Thursday 8 March 2012

Unmaking


This is a thinking-aloud piece, prompted by working with Dave and Harry on the poem stampede.

The poems we're making at Salford are not just a process of scribing and editing. There's something subtle that we're trying to catch between the clean lines of language. People with dementia seem to experience apercus in thinking, turnings off the main track, off the written page. We all know this, but the quality of these mental sidesteps are very different for each individual. How to write that jump? It's here that we go into the realm of perhaps.

Perhaps is the business of poetry, some would say. This is the unspecific, the sensed rather than the known, the unsaid. We hope to chart some of the deeper emotional currents experienced by people at the Buddy Cafe where we're working by using intuitive thinking to make artworks and poetry.
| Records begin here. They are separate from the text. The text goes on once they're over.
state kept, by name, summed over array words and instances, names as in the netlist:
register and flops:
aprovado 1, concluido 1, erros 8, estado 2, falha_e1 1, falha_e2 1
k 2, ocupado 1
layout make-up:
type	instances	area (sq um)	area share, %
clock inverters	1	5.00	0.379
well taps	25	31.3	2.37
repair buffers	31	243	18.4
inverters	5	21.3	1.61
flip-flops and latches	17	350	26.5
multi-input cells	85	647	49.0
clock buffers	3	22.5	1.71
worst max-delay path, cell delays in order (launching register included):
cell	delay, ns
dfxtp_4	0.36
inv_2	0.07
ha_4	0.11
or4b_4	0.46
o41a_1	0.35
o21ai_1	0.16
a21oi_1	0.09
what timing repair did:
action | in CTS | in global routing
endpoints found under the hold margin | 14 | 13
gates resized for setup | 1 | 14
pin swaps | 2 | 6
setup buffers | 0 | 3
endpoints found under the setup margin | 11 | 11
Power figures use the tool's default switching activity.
That's the plan.

But poems can be the opposite of all these woolly things listed above: equally, they're accurate, chilly-eyed, and open. They're blunt. Two people I've spoken with in the last week have expressed surprise at how open our participants are in discussing their state of health. Personally, I like that bluntness, it appeals to the reporter in me.

And anyway the issue of this kind of truth-telling misses the point. It's a discussion about people's fear of using arts and health work to investigate and express. I don't have a problem with that. What I would like us to do however is find a way of communicating the gap. I asked someone who has a dementia diagnosis:

You’re on your own there Phil. It’s one of them things I can’t come up with. A difficult question. You can’t just pluck it out of the air.” (Dave)

How a dementia differs for each person depends on the degree of it, their emotional reaction to it, the particular site of the problem, personal history, character, the support of others, and simply what kind of a day someone is having. How to say it?

To do this we need unmaking, rather than making. We need what Kenny Goldsmith would call un-creative writing. A page with holes, a process with its own built-in obsolescence.